**src/rtl/sync_serial_port.sv**
```systemverilog
module sync_serial_port #(
  parameter int WORD_W   = 16,
  parameter int GAP_BITS = 4,
  parameter int DIV_W    = 8
) (
  input  logic              clk,
  input  logic              rst_n,
  input  logic              cfg_we,
  input  logic [9:0]        cfg_wdata,
  input  logic [DIV_W-1:0]  div_half,
  input  logic [WORD_W-1:0] tx_data,
  input  logic              tx_valid,
  output logic              tx_ready,
  output logic [WORD_W-1:0] rx_data,
  output logic              rx_valid,
  input  logic              rx_ready,
  output logic              underrun,
  input  logic              sck_in,
  output logic              sck_out,
  output logic              sck_oe,
  input  logic              fs_in,
  output logic              fs_out,
  output logic              fs_oe,
  output logic              txd,
  input  logic              rxd
);

  localparam int PER = WORD_W + GAP_BITS;
  localparam int PW  = $clog2(PER);
  localparam logic [PW-1:0] POS_END  = PW'(PER - 1);
  localparam logic [PW-1:0] POS_PRE  = PW'(PER - 2);
  localparam logic [PW-1:0] POS_LAST = PW'(WORD_W - 1);
  localparam logic [PW-1:0] POS_WLEN = PW'(WORD_W);

  logic       en, early_bit, lsb_first, clk_int, sync_int;
  logic [1:0] sync_len;
  logic       unused_cfg;
  assign unused_cfg = ^cfg_wdata[3:1];

  always_ff @(posedge clk or negedge rst_n)
    if (!rst_n) {early_bit, sync_len, lsb_first, clk_int, sync_int, en} <= '0;
    else if (cfg_we) begin
      {early_bit, sync_len, lsb_first, clk_int, sync_int} <= cfg_wdata[9:4];
      en <= cfg_wdata[0];
    end

  wire word_sync = !sync_len[1];
  wire lead      = early_bit & word_sync;

  // bit clock: internal divider or synchronized pin
  logic [DIV_W-1:0] div_cnt;
  logic             sck_q;
  logic [2:0]       sck_sync;
  wire div_hit = ({1'b0, div_cnt} + 1'b1) >= {1'b0, div_half};

  always_ff @(posedge clk or negedge rst_n)
    if (!rst_n) begin
      div_cnt <= '0;
      sck_q   <= 1'b0;
    end else if (!en || !clk_int) begin
      div_cnt <= '0;
      sck_q   <= 1'b0;
    end else if (div_hit) begin
      div_cnt <= '0;
      sck_q   <= !sck_q;
    end else div_cnt <= div_cnt + 1'b1;

  always_ff @(posedge clk or negedge rst_n)
    if (!rst_n) sck_sync <= '0;
    else        sck_sync <= {sck_sync[1:0], sck_in};

  wire rise = en & (clk_int ? (div_hit & !sck_q) : (sck_sync[1] & !sck_sync[2]));
  wire fall = en & (clk_int ? (div_hit &  sck_q) : (!sck_sync[1] & sck_sync[2]));

  // frame position
  logic [PW-1:0] pos;
  logic          armed, live, fs_prev;
  wire at_end      = pos == POS_END;
  wire in_word     = pos < POS_WLEN;
  wire frame_start = rise & at_end & (sync_int | armed);
  wire sync_seen   = fall & !sync_int & fs_in & !fs_prev;

  always_ff @(posedge clk or negedge rst_n)
    if (!rst_n) begin
      pos <= POS_END; armed <= 1'b0; live <= 1'b0; fs_prev <= 1'b0;
    end else if (!en) begin
      pos <= POS_END; armed <= 1'b0; live <= 1'b0;
    end else begin
      if (fall) fs_prev <= fs_in;
      if (sync_seen) begin
        pos   <= lead ? POS_PRE : POS_END;
        armed <= 1'b1;
      end else if (frame_start) begin
        pos   <= '0;
        armed <= 1'b0;
        live  <= 1'b1;
      end else if (rise && !at_end) pos <= pos + 1'b1;
    end

  // transmit path
  logic [WORD_W-1:0] tx_sr, tx_hold;
  logic              tx_full, urun;

  always_ff @(posedge clk or negedge rst_n)
    if (!rst_n) begin
      tx_sr <= '0; tx_hold <= '0; tx_full <= 1'b0; urun <= 1'b0;
    end else begin
      if (frame_start) begin
        tx_sr <= tx_full ? tx_hold : '0;
        if (tx_full) tx_full <= 1'b0;
        else         urun    <= 1'b1;
      end else if (rise) tx_sr <= lsb_first ? (tx_sr >> 1) : (tx_sr << 1);
      if (tx_valid && !tx_full) begin
        tx_hold <= tx_data;
        tx_full <= 1'b1;
      end
    end

  assign txd      = in_word & (lsb_first ? tx_sr[0] : tx_sr[WORD_W-1]);
  assign tx_ready = !tx_full;
  assign underrun = urun;

  // receive path
  logic [WORD_W-1:0] rx_sr, rx_q;
  logic              rx_v;
  wire [WORD_W-1:0] rx_next = lsb_first ? {rxd, rx_sr[WORD_W-1:1]}
                                        : {rx_sr[WORD_W-2:0], rxd};

  always_ff @(posedge clk or negedge rst_n)
    if (!rst_n) begin
      rx_sr <= '0; rx_q <= '0; rx_v <= 1'b0;
    end else begin
      if (rx_v && rx_ready) rx_v <= 1'b0;
      if (fall && in_word) begin
        rx_sr <= rx_next;
        if (pos == POS_LAST) begin
          rx_q <= rx_next;
          rx_v <= 1'b1;
        end
      end
    end

  assign rx_data  = rx_q;
  assign rx_valid = rx_v;

  // pins
  wire fs_word = lead ? ((at_end & live) | (pos < POS_LAST)) : in_word;
  assign fs_out  = en & sync_int & (word_sync ? fs_word : (pos == '0));
  assign fs_oe   = sync_int;
  assign sck_out = sck_q;
  assign sck_oe  = clk_int;

endmodule

```
**config.mk**
```make
export PLATFORM = sky130hd
export DESIGN_NAME = sync_serial_port
export DESIGN_NICKNAME = d
export VERILOG_FILES = /design/src/rtl/sync_serial_port.sv
export SDC_FILE = /design/constraint.sdc
export NUM_CORES = 1
export LEC_CHECK = 0
export ABC_AREA = 1
export BUFFER_PORTS_ARGS = -buffer_cell sky130_fd_sc_hd__buf_2
export CORE_AREA = 2 2 94 96
export DETAILED_ROUTE_END_ITERATION = 6
export DIE_AREA = 0 0 96 98
export HOLD_SLACK_MARGIN = 0.06
export PLACE_DENSITY = 0.77
export REMOVE_ABC_BUFFERS = 1
export SLEW_MARGIN = 20
export SYNTH_ARGS = -nofsm -noshare
export SYNTH_HDL_FRONTEND = slang
export SYNTH_SLANG_ARGS = --single-unit
```
**constraint.sdc**
```tcl
create_clock -name clk -period 2.8 [get_ports clk]
set_input_delay 0.28 -clock clk [delete_from_list [all_inputs] [get_ports clk]]
set_output_delay 0.28 -clock clk [all_outputs]
set_load 0.005 [all_outputs]
```
### Word-level counts from Yosys, hierarchy flattened

Index checks and enable logic that the tools add are counted.

| cells by class | value |
|---|---|
| add/subtract/negate cells | 3 |
| $mul | 0 |
| div/mod/pow operators | 0 |
| order comparisons | 3 |
| equal/unequal tests | 6 |
| shifts and indexed selects | 0 |
| multiplexer cells | 29 |
| bitwise operators | 19 |
| reduce and logical (&&, ||, !) cells | 23 |

Operators by type and width:

| cell | number |
|---|---|
| 16-bit two-way mux | 5 |
| 5-bit two-way mux | 4 |
| 1-bit two-way mux | 18 |
| 1-bit AND | 16 |
| 8-bit two-way mux | 2 |
| 1-bit zero test | 10 |
| 8-bit by 1-bit adder with 9-bit output (second input constant) | 1 |
| 9-bit by 8-bit greater-or-equal comparator with 1-bit output | 1 |
| 8-bit by 1-bit adder with 8-bit output (second input constant) | 1 |
| 2-bit AND reduction | 4 |
| 2-bit nonzero test | 3 |
| 5-bit by 1-bit adder with 5-bit output (second input constant) | 1 |
| 5-bit by 4-bit == test with 1-bit output (second input constant) | 1 |
| 5-bit == test (second input constant) | 1 |
| 5-bit zero test | 1 |
| 5-bit by 4-bit < comparator with 1-bit output (second input constant) | 1 |
| 5-bit < comparator (second input constant) | 1 |
| 1-bit logical AND | 4 |
| 4-bit by 1-bit != test with 1-bit output (second input constant) | 1 |
| 3-bit by 1-bit != test with 1-bit output (second input constant) | 1 |
| 2-bit by 1-bit != test with 1-bit output (second input constant) | 1 |
| 2-bit != test (second input constant) | 1 |
| 1-bit bitwise OR | 2 |
| 1-bit logical OR | 1 |
| 1-bit inverter | 1 |

| storage, ports and cells | value |
|---|---|
| register bits | 94 |
| latch bits | 0 |
| memory bits (writable) | 0 |
| bits in read-only memories | 0 |
| input bits | 42 |
| logic and storage cells | 103 |
| memories | 0 |

### Logic depth before layout (Yosys ltp)

| depth | value |
|---|---|
| word-level depth | 10 |
| mapped depth | 20 |
| gate-level depth less buffers | 19 |

### Worst setup path before layout

OpenSTA, ideal clock, no wires.

| timing path | value |
|---|---|
| path type | register to register |
| from | register div_cnt[0] |
| to | register tx_sr[2] |
| data arrival time | 2.182 ns |
| data required time | 2.680 ns |
| path slack | 0.499 ns |
| cell stages (with the launch flop) | 19 |
| path buffers | 2 |
| period minus slack after synthesis | 2.301 ns |
| cell sequence | dfrtp_1 -> ha_1 -> nand3_2 -> xnor2_1 -> ha_1 -> nand2_1 -> inv_1 -> nand2_1 -> nand3_1 -> nand2_1 -> nand2_1 -> nand2_1 -> nand2_1 -> nand2_1 -> nand2_2 -> buf_4 -> buf_2 -> o21ai_0 -> inv_1 |

| on the way | value |
|---|---|
| cells in the longest elaborated chain, start to end | 8 |

Ends and longest elaborated chain:

| element | line | text |
|---|---|---|
| start, declared | 51 | `logic [DIV_W-1:0] div_cnt;` |
| start signal, assigned | 66 | `end else div_cnt <= div_cnt + 1'b1;` |
| 8-bit by 1-bit adder with 9-bit output (*) | 54 | `wire div_hit = ({1'b0, div_cnt} + 1'b1) >= {1'b0, div_half};` |
| 9-bit by 8-bit greater-or-equal comparator with 1-bit output (*) | 54 |  |
| 1-bit AND (*) | 72 | `wire rise = en & (clk_int ? (div_hit & !sck_q) : (sck_sync[1] & !sck_sync[2]));` |
| 1-bit two-way mux (*) | 72 |  |
| 1-bit AND (*) | 72 |  |
| 1-bit AND (2 in series) | 80 | `wire frame_start = rise & at_end & (sync_int \| armed);` |
| 16-bit two-way mux or 2-bit nonzero test (tied branches) | - |  |
| end signal, assigned | 109 | `tx_sr <= tx_full ? tx_hold : '0;` |
| end signal, assigned | 112 | `end else if (rise) tx_sr <= lsb_first ? (tx_sr >> 1) : (tx_sr << 1);` |
| end, declared | 101 | `logic [WORD_W-1:0] tx_sr, tx_hold;` |

Mark *: on every way between the ends. The rest lies on a longest branch, timed or not.
A chain may end at the register's enable or synchronous reset.

### Worst setup path in the final report

| timing path | value |
|---|---|
| from | register div_cnt[0] |
| to | register pos[1] |

| on the way | value |
|---|---|
| cells in the longest elaborated chain, start to end | 10 |

Ends and longest elaborated chain:

| element | line | text |
|---|---|---|
| 8-bit by 1-bit adder with 9-bit output (*) | 54 |  |
| 9-bit by 8-bit greater-or-equal comparator with 1-bit output (*) | 54 |  |
| 1-bit AND, on equally long branches | 72, 73 |  |
| 1-bit two-way mux, on equally long branches | 72, 73 |  |
| 1-bit AND, on equally long branches | 72, 73 |  |
| 1-bit AND, on equally long branches (2 in series) | 80, 81 |  |
| 5-bit two-way mux or 1-bit AND (tied branches) | 93, 81 |  |
| 5-bit two-way mux | 90 | `if (sync_seen) begin` |
| 5-bit two-way mux | 86 | `end else if (!en) begin` |
| end signal, assigned | 91 | `pos <= lead ? POS_PRE : POS_END;` |
| end signal, assigned | 97 | `end else if (rise && !at_end) pos <= pos + 1'b1;` |
| end, declared | 76 | `logic [PW-1:0] pos;` |

Marked as above.

==> reports/qor.txt <==
Run status: complete, no violations
Sequential element share of the synthesized area: 0.503
Post-synth design cell area: 0.00463 sq mm
Filler Cell Count: 763
Die Height: 98 microns
Multi-input gate area: 0.00192 sq mm
Die boundary width: 96 microns
Number of nets in the layout: 684
DR pass1 iterations: 6
Total DRC errors in the routed layout: 0
TNS Setup: 0 ns
Top-Level Pins: 66
# Max-Cap Violations: 0
Startpoint-to-endpoint class of the critical path: reg2reg
Seq cells post-synth: 93
Overflow left after global routing: 0
Worst min path class: in2reg
Routed WL: 8900 microns
Crit path arrival time: 2.83 ns
Fmax achieved: 391 MHz
GP Congestion: 0.805
Relative max-transition margin: 0.548
Wire per inst: 12.0 microns
Starting density of the core: 0.547
Floorplan Core Area: 0.00847 sq mm
Number of antenna cells inserted: 0
Period utilization: 0.914
Final hold violations: 0
Synth Warn #: 0
Clock tree root buffer cell: clkbuf_8
Unique cell type count in the Yosys netlist: 33
Launching element of the worst setup path: div_cnt[0]
Number of post-CTS setup repair buffers: 0
Leading area contributor after synthesis: dfrtp_1
Number of clock sinks: 93
Hold Worst Slack: 0.100 ns
Commonest cells after routing, fill and taps aside: 192 x nand2_1, 90 x dfrtp_1, 67 x inv_1, 60 x buf_2, 54 x o21ai_0
Most frequent standard cell in the layout excluding fill and tap cells: nand2_1
Leakage power of the design: 0.00280 uW
Clock-pin slew on the worst setup and hold paths: 0.09 ns
FF-to-FF Start: div_cnt[0]
Setup slack of the worst register-to-register path: 0.24 ns
Total power after layout: 3490 uW
Setup repair after global routing missed its margin: yes
H-tree Lvls: 3
Mapped Avg Cell Area: 8.11 sq um
Largest net degree at the start of global routing: 54
Power per cell area: 663 mW/mm^2
Slew at the pin closest to its max-slew limit: 0.677 ns
Number of setup violations in the final report: 0
Via count of the routed design: 3753
Fraction of synthesized cell area taken by the top area cell type: 0.486
Total CTS buffers: 9
Total of buffers placed on input and output ports: 61
DIE AREA: 0.00941 sq mm
Maximum buffer depth of the clock tree: 2
Number of antenna violations at the first check in global routing: 0
Share of cells above drive strength 1: 0.186
Std-Cell Rows: 34
Element type at the critical path end: register
Number of instances in the synthesized netlist: 571
CTS tree: done
Final slew viol count: 0
Worst endpoint required time: 3.07 ns
Critical-path maximum fanout: 8
Area growth syn-to-layout: 13.6%
Launch point of the worst hold path: rx_ready
Detail Placement HPWL: 6450 microns
Top cells by area in the synthesized netlist: dfrtp_1 49%, nand2_1 16%, o21ai_0 5.8%
Global-route wire length before repair: 15100 microns
Final core utilization: 0.622
Vias in the first global route: 3567
GRT Resource Usage Total: 0.200
Post-route clock skew: 0.0170 ns
Shortest period the worst path allows: 2.56 ns
Routed via count divided by cell count: 5.05
Crit path launch type: register
Detailed Route Iter0 Violations: 163
Number of routed nets with antenna violations: 0
Maximum resistive drop on vdd: 0.000421 V
Worst-skew pair later-pin latency: 0.36 ns
Register area: 0.00233 sq mm
-- registers in the layout (all words and copies together) (netlist names) --
register	cells
sck_sync	3
div_cnt	8
underrun	1
rx_sr	16
early_bit	1
live	1
sck_out	1
tx_sr	16
rx_valid	1
sck_oe	1
en	1
rx_data	16
fs_prev	1
tx_full	1
sync_len	1
fs_oe	1
lsb_first	1
armed	1
tx_hold	16
pos	5
-- worst paths after layout --
kind	end	cells after the start
worst max-delay path	pos[1]	14
worst min-delay path	rx_valid	2
worst max register to register	pos[1]	14
worst min register to register	sck_sync[1]	0
max in group asynchronous	pos[1]	3
min in group asynchronous	rx_sr[8]	2
-- synth_stat cells --
| master | number |
|---|---|
| buf_4 | 1 |
| nand2_2 | 4 |
| o211ai_1 | 1 |
| nand3_2 | 1 |
| inv_1 | 67 |
| nand4_1 | 4 |
| nand3b_1 | 2 |
| a31oi_1 | 3 |
| a21oi_1 | 14 |
| o21ai_1 | 11 |
| a31o_1 | 10 |
| buf_6 | 6 |
| nor2_1 | 22 |
| nor4_1 | 1 |
| xnor2_1 | 2 |
| a22oi_1 | 1 |
| nand2_1 | 194 |
| clkbuf_1 | 12 |
| dfstp_2 | 3 |
| mux2_2 | 1 |
| nor2_2 | 2 |
| nor3_2 | 1 |
| nand3_1 | 27 |
| dfrtp_1 | 90 |
| inv_2 | 6 |
| o21bai_1 | 1 |
| xor2_1 | 6 |
| ha_1 | 12 |
| buf_2 | 5 |
| nor3_4 | 1 |
| o21ai_0 | 54 |
| a21oi_4 | 1 |
| a21oi_2 | 5 |
-- timing repair --
action / 4_1_cts / 5_1_grt
resized for setup: 0 / 9
hold buffers: 2 / 0
endpoints found under the hold margin: 53 / 0
endpoints found under the setup margin: 0 / 25
-- cells by family after synthesis --
logic type / after synthesis / synth area share
DFF: 93 / 0.503
and+or+nand+nor: 259 / 0.230
xor gates and xnor gates: 8 / 0.0151
buffers and inverters: 97 / 0.0905
AOI/OAI and AO/OA: 101 / 0.126
muxes: 1 / 0.00243
adders and majority gates: 12 / 0.0324
-- final cells by class --
| class | count | area share |
|---|---|---|
| sequential | 93 | 0.443 |
| multi-input combinational | 381 | 0.365 |
| timing repair buffer | 72 | 0.0799 |
| inverter | 73 | 0.0521 |
| tap | 108 | 0.0257 |
| clock buffer | 9 | 0.0235 |
| clock inverter | 7 | 0.0109 |
-- critical path, cell delays in order (launching register included) --
cell     delay, ns
dfrtp_1       0.41
ha_1          0.22
nand3_2       0.12
nor2_2        0.16
xor2_2        0.19
ha_1          0.27
a21oi_1       0.16
nand2_1       0.06
nand2_1       0.05
nand2_1       0.08
nand2_1       0.13
nand2_4       0.11
a21oi_2       0.19
nand3_1       0.13
o21ai_0       0.20
-- per-layer routing --
metal	up-vias	global-route usage	routed length (microns)
li1	1931	-	-
met1	1755	0.253	4030
met2	55	0.345	4470
met3	12	0.0309	264
met4	0	0.0714	129
met5	-	0	0
-- per-stage QoR --
stage          instance area (sq um)  instances  worst slack (ns)
6_report                        5260        743             0.240
3_5_place_dp                    5020        725             0.161
2_1_floorplan                   4490        547             0.153
4_1_cts                         5220        743             0.121
5_1_grt                         5260        743           -0.0468
3_3_place_gp                    5020        725             0.220
-- where the power goes --
group	leakage, uW	internal, uW	switching (uW)
Clock	0.0000824	332	495
Sequential	0.00114	1670	232
Combinational	0.00158	320	443
Total	0.00280	2320	1170
No activity file was read; power rests on OpenSTA's default activity.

- [The problem]: Copy out all lines of the listing above that include "constant".

- [Task response]:
| 8-bit by 1-bit adder with 9-bit output (second input constant) | 1 |
| 8-bit by 1-bit adder with 8-bit output (second input constant) | 1 |
| 5-bit by 1-bit adder with 5-bit output (second input constant) | 1 |
| 5-bit by 4-bit == test with 1-bit output (second input constant) | 1 |
| 5-bit == test (second input constant) | 1 |
| 5-bit by 4-bit < comparator with 1-bit output (second input constant) | 1 |
| 5-bit < comparator (second input constant) | 1 |
| 4-bit by 1-bit != test with 1-bit output (second input constant) | 1 |
| 3-bit by 1-bit != test with 1-bit output (second input constant) | 1 |
| 2-bit by 1-bit != test with 1-bit output (second input constant) | 1 |
| 2-bit != test (second input constant) | 1 |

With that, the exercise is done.